Enhanced light-driven ion transport via graphene oxide composite membranes for ionic power harvesting

In nature, biological active ion transport plays a pivotal role in efficient energy harvesting. However, replicating this process in artificial systems to achieve comparable performance remains a significant challenge. Here, we demonstrate a substantial enhancement in light-driven active ion transport by intercalating one-dimensional (1D) carboxymethyl cellulose nanofibers (CNFs) into the layers of aligned two-dimensional (2D) graphene oxide (GO) nanosheets, forming GO composite membranes (GOCMs).

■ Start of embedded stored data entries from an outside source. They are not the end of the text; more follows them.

What follows belongs to an exercise in optimizing a design on an open flow for small area, a short achievable clock period and few clock cycles; a production flow would make more cautious choices. At most, simulation tests tie the RTL to the original design; equivalence was not proved. Power and IR drop assume default switching activity.

==> sierra: inputs <==
==> flow/design.v (excerpt) <==
module rsu_radix (
    input  wire        clk,
    input  wire        rst,         
    input  wire        start,
    input  wire [7:0]  cmd,         
    input  wire [15:0] len,         
    input  wire [63:0] val,         
    output wire        ready,
    input  wire        in_valid,
    input  wire [7:0]  in_data,
    output wire        in_ready,
    output wire        out_valid,
    output wire [7:0]  out_data,
    input  wire        out_ready,
    output reg         done,
    output wire [2:0]  err,
    output wire [15:0] out_len,
    output reg  [63:0] res          
);
    localparam [4:0] OP_BIN_ENC     = 5'h01,
                     OP_BIN_DEC     = 5'h02,
                     OP_BIN_ENC_INT = 5'h03,
                     OP_BIN_DEC_INT = 5'h04,
                     OP_HEX_ENC     = 5'h05,
                     OP_HEX_DEC     = 5'h06,
                     OP_HEX_ENC_INT = 5'h07,
                     OP_HEX_DEC_INT = 5'h08,
                     OP_B64_ENC     = 5'h09,
                     OP_B64_DEC     = 5'h0A;
    wire [4:0] cmd_op = cmd[4:0];
    reg        cmd_legal;
    always @(*) begin
        case (cmd_op)
            OP_BIN_ENC, OP_HEX_ENC:             cmd_legal = (cmd[7:6] == 2'b00);
            OP_BIN_ENC_INT, OP_HEX_ENC_INT:     cmd_legal = 1'b1;
            OP_BIN_DEC_INT, OP_HEX_DEC_INT:     cmd_legal = (cmd[5] == 1'b0);
            OP_BIN_DEC, OP_HEX_DEC,
            OP_B64_ENC, OP_B64_DEC:             cmd_legal = (cmd[7:5] == 3'b000);
            default:                            cmd_legal = 1'b0;
        endcase
    end
    wire cmd_int_enc = (cmd_op == OP_BIN_ENC_INT) || (cmd_op == OP_HEX_ENC_INT);
    wire cmd_badlen  = (len > 16'd4096) && !cmd_int_enc;
    wire cmd_bin = (cmd_op == OP_BIN_ENC) || (cmd_op == OP_BIN_DEC) ||
                   (cmd_op == OP_BIN_ENC_INT) || (cmd_op == OP_BIN_DEC_INT);
    wire cmd_hex = (cmd_op == OP_HEX_ENC) || (cmd_op == OP_HEX_DEC) ||
                   (cmd_op == OP_HEX_ENC_INT) || (cmd_op == OP_HEX_DEC_INT);
  ...
clock: 8.0 ns
lec_check: 0
cap_margin: 20
core_margin: 2
core_utilization: 40
slew_margin: 20
standard.sh (not shown) runs the stock make flow with config.mk's settings and CLKGATE_MAP_FILE= SYNTH_SCRIPT=/design/flow/synth_recipe.tcl, a recipe that flattens the netlist after the stock synthesis.
==> flow/flow/run.sh <==
#!/bin/bash
# Standard ORFS layout (standard synthesis unchanged), with the port buffers
# made of the smallest plain buffer instead of the default choice.
set -euo pipefail
bash standard.sh BUFFER_PORTS_ARGS="-buffer_cell sky130_fd_sc_hd__buf_1" finish > orfs_flow.log 2>&1
==> inputs of lagoon, as changes to sierra <==
--- a/flow/design.v
+++ b/flow/design.v
@@ -50,68 +50,70 @@
                    (cmd_op == OP_B64_DEC);
     wire cmd_int = (cmd_op == OP_BIN_ENC_INT) || (cmd_op == OP_HEX_ENC_INT) ||
                    (cmd_op == OP_BIN_DEC_INT) || (cmd_op == OP_HEX_DEC_INT);
     reg        idle;         
     reg        m_bin, m_hex, m_b64, m_dec, m_int, m_delim;
     reg [1:0]  wsel;
     reg [12:0] rem;          
+    reg        t0;           
     reg [7:0]  ib;           
     reg        ib_v;
     reg [63:0] sh;           
     reg [11:0] bbuf;         
     reg [3:0]  bcnt;         
     reg        first;        
+    reg        sp;           
     reg [7:0]  acc;          
     reg [2:0]  dc;           
     reg        bad;          
     reg        eqs;          
     reg [1:0]  qc;           
     reg [15:0] outcnt;       
     reg [2:0]  err_r;
     reg        olz;          
     reg        ov, sv;       
     reg [7:0]  od, sd;
-    wire rem0   = (rem == 13'd0);
-    wire remgt1 = |rem[12:1];
+    wire remhi  = |rem[12:1];
+    wire more   = remhi || (rem[0] && !t0);    
     wire run    = !idle;
     wire cango  = run && !sv;           
     wire enc    = !m_dec;
     reg  [7:0] wbyte;                   
     always @(*) begin
         case (wsel)
             2'd0:    wbyte = sh[7:0];
             2'd1:    wbyte = sh[15:8];
             2'd2:    wbyte = sh[31:24];
             default: wbyte = sh[63:56];
         endcase
     end
-    wire [7:0] ebyte = m_int ? wbyte : ib;
-    wire       eavail = m_int ? !rem0 : ib_v;
-    wire       need  = m_bin ? (bcnt == 4'd0) :
-                       m_hex ? (bcnt[3:2] == 2'b00) :
-                               (bcnt < 4'd6);
-    wire       ins   = cango && enc && need && eavail;
-    wire [11:0] bnew = {ebyte, 4'd0} >> bcnt[2:1] >> bcnt[2:1];    
-    wire [11:0] beff = ins ? (bbuf | bnew) : bbuf;
-    wire [3:0]  neff = ins ? (bcnt + 4'd8) : bcnt;
-    wire        e_sp   = ins && m_delim && !first;
-    wire        e_bits = m_bin ? (neff != 4'd0) :
-                         m_hex ? (neff[3:2] != 2'b00) :
-                                 (neff >= 4'd6);
-    wire        e_fl   = m_b64 && rem0 && (bcnt != 4'd0);           
-    wire        e_pad  = m_b64 && rem0 && (bcnt == 4'd0) && (outcnt[1:0] != 2'd0);
-    wire        e_push = cango && enc && (e_sp || e_bits || e_fl || e_pad);
-    wire [3:0] hnib = beff[11:8];
-    wire [5:0] sext = beff[11:6];
+    wire       have  = m_bin ? (bcnt != 4'd0) :
+                       m_hex ? (bcnt[3:2] != 2'b00) :
+                               (bcnt >= 4'd6);
+    wire       e_bits = have && !sp;
+    wire       e_fl   = m_b64 && !more && !have && (bcnt != 4'd0);    
+    wire       e_pad  = m_b64 && !more && (bcnt == 4'd0) && (outcnt[1:0] != 2'd0);
+    wire       e_push = cango && enc && (sp || have || e_fl || e_pad);
+    wire       want  = cango && enc && more &&
+                       (sp ? 1'b0 :
+                        have ? (m_bin ? (bcnt == 4'd1) : m_hex ? (bcnt == 4'd4) : (bcnt != 4'd12))
+                             : 1'b1);
+    wire [3:0] esz   = m_bin ? 4'd1 : m_hex ? 4'd4 : 4'd6;
+    wire [3:0] rbits = e_bits ? (bcnt - esz) : (e_fl ? 4'd0 : bcnt);    
+    wire [11:0] bkeep = e_bits ? (bbuf << esz) : (e_fl ? 12'd0 : bbuf);
+    wire [7:0] ebyte = m_int ? wbyte : in_data;
+    wire [11:0] bnew  = {ebyte, 4'd0} >> rbits[2:1] >> rbits[2:1];     
+    wire [3:0] hnib = bbuf[11:8];
+    wire [5:0] sext = bbuf[11:6];
     reg  [7:0] echar;
     always @(*) begin
-        if (e_sp)
+        if (sp)
             echar = 8'h20;
         else if (m_bin)
-            echar = {7'b0011000, beff[11]};
+            echar = {7'b0011000, bbuf[11]};
         else if (m_hex)
             echar = (hnib < 4'd10) ? {4'h3, hnib} : ({4'h0, hnib} + 8'h37);
         else if (e_pad)
             echar = 8'h3D;
         else if (sext < 6'd26)
             echar = {2'b00, sext} + 8'h41;
         else if (sext < 6'd52)
@@ -119,15 +121,14 @@
         else if (sext < 6'd62)
             echar = {2'b00, sext} - 8'd4;
         else if (sext == 6'd62)
             echar = 8'h2B;
         else
             echar = 8'h2F;
     end
-    wire [3:0] esz = m_bin ? 4'd1 : m_hex ? 4'd4 : 4'd6;
     wire [7:0] c = ib;
     wire is_space = (c == 8'h20);
     wire is_bin   = (c[7:1] == 7'b0011000);
     wire is_digit = (c[7:4] == 4'h3) && (c[3:0] <= 4'h9);
     wire is_af    = (c[7:6] == 2'b01) && (c[4:3] == 2'b00) && (c[2:0] != 3'd0) && (c[2:0] != 3'd7);
     wire hex_ok   = is_digit || is_af;
     wire [3:0] hex_val = is_digit ? c[3:0] : (c[3:0] + 4'd9);
@@ -168,19 +169,20 @@
     wire d_push = dcons && d_byte && !m_int;        
     wire d_int  = dcons && d_byte && m_int;         
     wire       push  = e_push || d_push;
     wire [7:0] pdata = m_dec ? dbyte : echar;
     assign out_valid = ov;
     assign out_data  = od;
     assign ready     = idle;
-    wire consume = enc ? ins : dcons;
-    assign in_ready = idle || (run && !(m_int && !m_dec) &&
-                               (ib_v ? (remgt1 && consume) : !rem0));
+    assign in_ready = idle || (run && more && !(m_int && !m_dec) &&
+                               (m_dec ? (!ib_v || !sv) : want));
     wire take = in_valid && in_ready;
-    wire fin_clear = rem0 && (m_dec || ((bcnt == 4'd0) && (!m_b64 || outcnt[1:0] == 2'd0)));
+    wire ins  = m_dec ? 1'b0 : m_int ? want : take;    
+    wire used = (m_int && !m_dec) ? ins : take;                
+    wire fin_clear = !more && (m_dec ? !ib_v : ((bcnt == 4'd0) && !sp && (!m_b64 || outcnt[1:0] == 2'd0)));
     wire fin = run && fin_clear && !sv && (!ov || out_ready);
     wire [3:0] wbytes = 4'd1 << wsel;
     reg        inval;
     always @(*) begin
         if (m_bin)      inval = bad || (dc != 3'd0);
         else if (m_hex) inval = bad || dc[0];
         else            inval = bad || (dc[1:0] == 2'd1) ||
@@ -239,50 +241,50 @@
             m_hex   <= cmd_hex;
             m_b64   <= !cmd_bin && !cmd_hex;
             m_dec   <= cmd_dec;
             m_int   <= cmd_int;
             m_delim <= cmd[5];
             wsel    <= cmd[7:6];
             rem     <= cmd_int_enc ? ({9'd0, 4'd1 << cmd[7:6]}) : len[12:0];
+            t0      <= !cmd_int_enc && in_valid;
             sh      <= val;
-            bbuf    <= 12'd0;
-            bcnt    <= 4'd0;
-            first   <= 1'b1;
+            bbuf    <= {in_data & {8{!cmd_int_enc && in_valid}}, 4'd0};
+            bcnt    <= (!cmd_int_enc && in_valid) ? 4'd8 : 4'd0;
+            first   <= !(!cmd_int_enc && in_valid);
+            sp      <= 1'b0;
             dc      <= 3'd0;
             bad     <= 1'b0;
             eqs     <= 1'b0;
             qc      <= 2'd0;
             outcnt  <= 16'd0;
             ib      <= in_data;
             ib_v    <= start && in_valid;
         end else begin
-            if (take) begin
-                ib   <= in_data;
-                ib_v <= 1'b1;
-            end else if (consume) begin
-                ib_v <= 1'b0;
-            end
-            if (consume)
+            if (used)
                 rem <= rem - 13'd1;
             if (push || d_int)
                 outcnt <= outcnt + 16'd1;
-            if (ins) begin
-                first <= 1'b0;
-                if (m_int) sh <= {sh[55:0], 8'd0};
-            end
             if (cango && enc) begin
-                if (e_sp) begin
-                    bbuf <= beff;
-                    bcnt <= neff;
-                end else if (e_bits) begin
-                    bbuf <= beff << esz;
-                    bcnt <= neff - esz;
-                end else if (e_fl) begin
-                    bbuf <= 12'd0;
-                    bcnt <= 4'd0;
+                bbuf <= ins ? (bkeep | bnew) : bkeep;
+                bcnt <= ins ? (rbits + 4'd8) : rbits;
+                if (ins) begin
+                    first <= 1'b0;
+                    sp    <= m_delim && !first;
+                end else if (sp) begin
+                    sp    <= 1'b0;
+                end
+                if (ins && m_int)
+                    sh <= {sh[55:0], 8'd0};
+            end
+            if (m_dec) begin
+                if (take) begin
+                    ib   <= in_data;
+                    ib_v <= 1'b1;
+                end else if (dcons) begin
+                    ib_v <= 1'b0;
                 end
             end
             if (dcons) begin
                 if (m_bin) begin
                     if (is_bin) begin
                         acc <= {acc[6:0], c[0]};
                         dc  <= dc + 3'd1;
Settings changed: CORE_UTILIZATION 40 to 60, CTS_BUF_LIST set to sky130_fd_sc_hd__clkbuf_2 sky130_fd_sc_hd__clkbuf_4, SETUP_SLACK_MARGIN set to 4.5.
==> inputs of umber, as changes to sierra <==
==> flow/run.sh (new file) <==
#!/bin/bash
# synth_recipe.tcl (not shown) runs the flow's synth.tcl, then flattens the netlist and writes it again
# the make line also repeats each setting of config.mk as NAME=value (left out here)
make -C /OpenROAD-flow-scripts/flow DESIGN_CONFIG=/design/flow/config.mk WORK_HOME=/design/flow/orfs CLKGATE_MAP_FILE= SYNTH_SCRIPT=/design/flow/synth_recipe.tcl finish
removed: flow/flow/run.sh
removed: flow/standard.sh
==> comparison <==
In synthesized cell count, sierra and umber do not differ. In lagoon the sequential cell count is higher than in sierra, by 2. Cell area: sierra < lagoon < umber. Fmax, highest first: lagoon, sierra, umber. Worst hold slack, lowest first: sierra, umber, lagoon.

The introduction of CNFs increases the interlayer spacing and modifies both the surface and the confined channel chemistry of the membrane. Under visible light illumination, the local electric potential and ion conductivity are significantly enhanced due to the optimal channel height, improved ion selectivity, and accelerated electron consumption. These improvements enable high-efficiency ionic power harnessing in equilibrium electrolyte solutions. Directional cationic transport from the illuminated to the unilluminated side was observed, with the GOCM containing 30 wt% CNFs achieving a peak photocurrent of 2.2 mu A cm-2, which is more than four times higher than that of a pure GO membrane (GOM). As a result of the enhanced light-driven ion transport, the system achieved a high-power density of 0.15 mW m-2 in equilibrium electrolyte solutions. This innovative strategy, based on photoinduced active ion transport, offers a novel approach for biomimetic energy harvesting.